③障害を持った方と関わる専門職(医師/看護師/保健師/理学療法士/作業療法士/義肢装具士/ 社会福祉士/精神保健福祉士/教師/保育士/心理士/コーチ 他)の方々へ

―「障害」に関わるテーマについて、こんな時、どうしようと戸惑うこと/悩んでいることなど/気にはなるが、ご本人にはきけないことなど―

 それぞれの専門領域の知識/技術を超えたところで、ご自身の専門性が発揮しきれないとお悩みになることはありませんか。お一人で抱えこまず、どうぞご相談下さい。
 専門職の皆さんがご自身の専門性を発揮する時、それが望ましいものであっても、対象になる方の心にそう映るとは限りません。どんなに効き目のある注射でも、注射嫌いの子どもにとっては、ただの痛い注射に変わりありません。痛いことは誰だって嫌がります。しかし、そのため必要なサービスが提供出来ずに、専門家側が困ってしまう。「障害」をテーマとしたことに関わる場合、このような場面は少なくないように思います。そんな中、お一人で立往生してしまうことはありませんか。ここでは、そうしたお悩みを遠慮なく言葉にされて下さい。一障害者として、自分の体験も踏まえた上で、一緒に悩みます。
 私は自分の足だけでは歩くことができないので、補装具(頑丈なギブス/義足のようなもの)をつけています。それが、私に歩く自由とスポーツを楽しむことを可能にしてくれました。
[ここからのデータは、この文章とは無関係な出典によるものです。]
===== config.mk =====
export PLATFORM = sky130hd
export DESIGN_NAME = dt_threshold_packer
export DESIGN_NICKNAME = d
export VERILOG_FILES = /design/src/rtl/dt_threshold_packer.sv
export SDC_FILE = /design/constraint.sdc
export NUM_CORES = 1
export LEC_CHECK = 0
export BUFFER_PORTS_ARGS = -buffer_cell sky130_fd_sc_hd__buf_2
export CORE_MARGIN = 3
export CORE_UTILIZATION = 50
export CTS_CLUSTER_DIAMETER = 30
export DETAILED_ROUTE_END_ITERATION = 12
export PLACE_DENSITY = 0.75
export SLEW_MARGIN = 10
export SYNTH_ARGS = -nofsm -noshare
export SYNTH_HDL_FRONTEND = slang
export SYNTH_SLANG_ARGS = --single-unit
export TNS_END_PERCENT = 20

===== constraint.sdc =====
create_clock -name clk -period 2.7 [get_ports clk]
set_clock_uncertainty 0.1 [all_clocks]
set_input_delay 0.405 -clock clk [delete_from_list [all_inputs] [get_ports clk]]
set_output_delay 0.405 -clock clk [all_outputs]
set_load 0.02 [all_outputs]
しかし、私の足は生まれ持った奇形(個性的な形)とそれに数回の手術で整形されているため、とても補装具を合わせるのが難しい形をしています。そこで、新しい補装具はもちろんのこと、日々使い込んだ分に合わせて調整する際、足に中々しっくりこないことがままあります。そんな時私も、ここが、どうと自分の状況を的確に言い表せられればいいのですが、そこがまた自分の足でありながら、異物としての補装具の感覚を言葉にするのは非常に困難です。過去幾人かの方が、私(私の足)の横で頭を抱える姿を目にしました。しかし、私は自身の体験から、これは義肢装具を作る方の技術の問題のみからくるのではないように思っています。 ―義肢装具士の方々の名誉のためにも協調してお伝えしたいのですが―ここには、『足と補装具(義肢)』という物の次元だけではなく、異物としての義肢装具を受け入れるという心の問題/課題(心の次元での出来事)が大きく関与しています。どんなに素晴らしい補装具/義肢であっても、生身の肉体には、絶対勝てません。私は今でこそ、自分の足といい関係にあります。自分の足に対して、これが「私の足」ということに納得しています。がしかし、もし健康な足に変われることができるとしたら、「どうか一本でもいいので…」と言ってしまうでしょう。やはりそれが、本音です。そこへ、代替物をあてがうのです。物の次元ではこのあたりが、痛い/高い/低い/固い/安定しない…と言葉を尽くすことはできても、心でそううまくいかないことがあります。「この補装具は○○」と語る奥底では、意思の力で整理して語る言葉とは別な顔をして、永遠に生えてこない生身の足を求めているのです。時に心は、とても非合理的です。
 このあたりの微妙な感覚は、非常に伝わりにくく、理解され難いことかもしれません。要は、どれだけ物の次元で専門的技術を発揮されても、人には心という別個の次元があり、両方がみたされないとうまく行かないことがあるということです。しかし、「心の次元」は当の本人にとっても非常に曖昧でつかみづらく、気づきにくいものです。そのため、「物の次元」での理解が独り歩きしがちになります。そして、患者である私はそれを「(表現の言葉が見つけられず)痛いです。」といい、誠意ある義肢装具士の方は私の横で頭を抱えたのです。 ですから、ご自身の仕事を全うしてなお、あまりある出来事には、「障害」を巡る心のテーマが誰にも知られず、密かに動いている可能性があります。また、このようなことは「義肢/補装具」と「体」の関係だけでなく、多様な関係の中でも起こりえることです。どうぞ、お一人で頭を抱えずに、ご相談下さい。もちろん、ここがこうだから、困る。といった明確なことでなくても結構です。そんな形になりきらない思いについても、どうぞお持ちより下さい。形づくりの段階から応援させていただきたいと思います。

<私の体験から>
子どもの頃、本当に『手術』が嫌でした。とにかくよく泣きました。いざ、手術室へ向かうという時がきても、駄々をこね続けました。すると、主治医の先生が手術着のままやってきて、私を抱っこして、手術室に向かいました。(連れていかれました!)聞けば、先生はすべての準備を終えて、待っていたのだそうです。誰かが、手術の手続き上、消毒などがとても大変なのだと言っていました。当時のわたしには、そんなことは気にとめる余裕などありませんでした。それでも、私を抱っこする先生の何とも物悲しそうで、少し困ったような顔だけは、よく覚えています。もし、皆さんが私の治療医だったら、どうされたでしょうか。